Elevated API Errors
Incident Report for Anodot
Resolved
Summary of the incident:
Started 13:20 UTC - All components were partially affected.
14:10 UTC - Data pipeline recovered.
18:00 UTC - All services were recovered.
During this incident customer didn't receive any alerts (14:10 UTC - 18:00 UTC).
From 13:20 UTC till 14:00 UTC some customers may see gaps in the graphs in dashboards and metric search.
From 18:00 UTC the system was fully functional.
Posted 19 days ago. Sep 01, 2019 - 05:47 UTC
Update
We manage tor recover all our services and they are back to normal operation.
We keep monitoring it as this incident is not fully resolved from AWS side. Here is the latest update from AWS:

10:47 AM PDT We want to give you more information on progress at this point, and what we know about the event. At 4:33 AM PDT one of 10 datacenters in one of the 6 Availability Zones in the US-EAST-1 Region saw a failure of utility power. Backup generators came online immediately, but for reasons we are still investigating, began quickly failing at around 6:00 AM PDT. This resulted in 7.5% of all instances in that Availability Zone failing by 6:10 AM PDT. Over the last few hours we have recovered most instances but still have 1.5% of the instances in that Availability Zone remaining to be recovered. Similar impact existed to EBS and we continue to recover volumes within EBS. New instance launches in this zone continue to work without issue.
Posted 19 days ago. Aug 31, 2019 - 19:57 UTC
Update
We are continuing to monitor for any further issues.
Posted 19 days ago. Aug 31, 2019 - 19:54 UTC
Monitoring
A fix has been implemented and we are monitoring the results.

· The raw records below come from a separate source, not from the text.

[src/rtl/decode_unit_if.sv]
// ---------------------------------------------------------------------------
// decode_unit_if
//   Signal bundle between the decode stage and its neighbours: the IF/ID
//   word handshake, the flush/stall controls from execute, the register-file
//   read port and the registered ID/EX bundle.
//
//   Handshake: a word transfers on a rising clk edge where
//   if_valid && if_ready. if_valid must not depend on if_ready. While
//   if_valid is high and if_ready is low, the producer holds if_instr stable.
//
//   Modports:
//     slave  - the decode stage (decode_unit)
//     master - the surrounding pipeline / testbench
// ---------------------------------------------------------------------------
interface decode_unit_if #(
    parameter int N = 16
);
    // IF/ID word handshake
    logic [N-1:0] if_instr;
    logic         if_valid;
    logic         if_ready;
    // execute-side controls
    logic         flush;
    logic         ex_stall;
    // register-file read port
    logic         rf_read_enable;
    logic [2:0]   rf_read_addr1;
    logic [2:0]   rf_read_addr2;
    logic [N-1:0] rf_read_data1;
    logic [N-1:0] rf_read_data2;
    // ID/EX bundle
    logic         ex_valid;
    logic [4:0]   ex_opcode;
    logic [2:0]   ex_rdst;
    logic [2:0]   ex_rsrc1;
    logic [2:0]   ex_rsrc2;
    logic [N-1:0] ex_op1;
    logic [N-1:0] ex_op2;
    logic [N-1:0] ex_imm;
    logic         ex_use_imm;
    logic         ex_reg_write;
    logic         ex_mem_read;
    logic         ex_mem_write;
    logic         ex_branch;

    modport slave (
        input  if_instr, if_valid, flush, ex_stall, rf_read_data1, rf_read_data2,
        output if_ready, rf_read_enable, rf_read_addr1, rf_read_addr2,
               ex_valid, ex_opcode, ex_rdst, ex_rsrc1, ex_rsrc2,
               ex_op1, ex_op2, ex_imm,
               ex_use_imm, ex_reg_write, ex_mem_read, ex_mem_write, ex_branch
    );

    modport master (
        output if_instr, if_valid, flush, ex_stall, rf_read_data1, rf_read_data2,
        input  if_ready, rf_read_enable, rf_read_addr1, rf_read_addr2,
               ex_valid, ex_opcode, ex_rdst, ex_rsrc1, ex_rsrc2,
               ex_op1, ex_op2, ex_imm,
               ex_use_imm, ex_reg_write, ex_mem_read, ex_mem_write, ex_branch
    );
endinterface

Posted 19 days ago. Aug 31, 2019 - 19:49 UTC
Update
We are continuing to work on a fix for this issue.
Posted 19 days ago. Aug 31, 2019 - 19:47 UTC
Update
Update:
We are in a process of recovering AWS failing nodes and data, AWS incident is not fully resolved yet. Here is the latest update from AWS:
"Recovery is in progress for instance impairments and degraded EBS volume performance within a single Availability Zone in the US-EAST-1 Region. We continue to work towards recovery for all remaining affected instances and EBS volumes."
Posted 19 days ago. Aug 31, 2019 - 17:15 UTC
Update
We are continuing to work on a fix for this issue.
Posted 19 days ago. Aug 31, 2019 - 15:58 UTC
Identified
There is an issue at AWS US East which is being investigated by AWS support. The issue is with the EC2 Service.
see https://status.aws.amazon.com/
Posted 19 days ago. Aug 31, 2019 - 14:49 UTC
Update
We are continuing to investigate this issue.
Posted 19 days ago. Aug 31, 2019 - 13:42 UTC
Investigating
We're experiencing an elevated level of API errors and are currently looking into the issue.
Posted 19 days ago. Aug 31, 2019 - 13:23 UTC
This incident affected: Data Collection, Alerts, Composite Metrics, and Anomalies.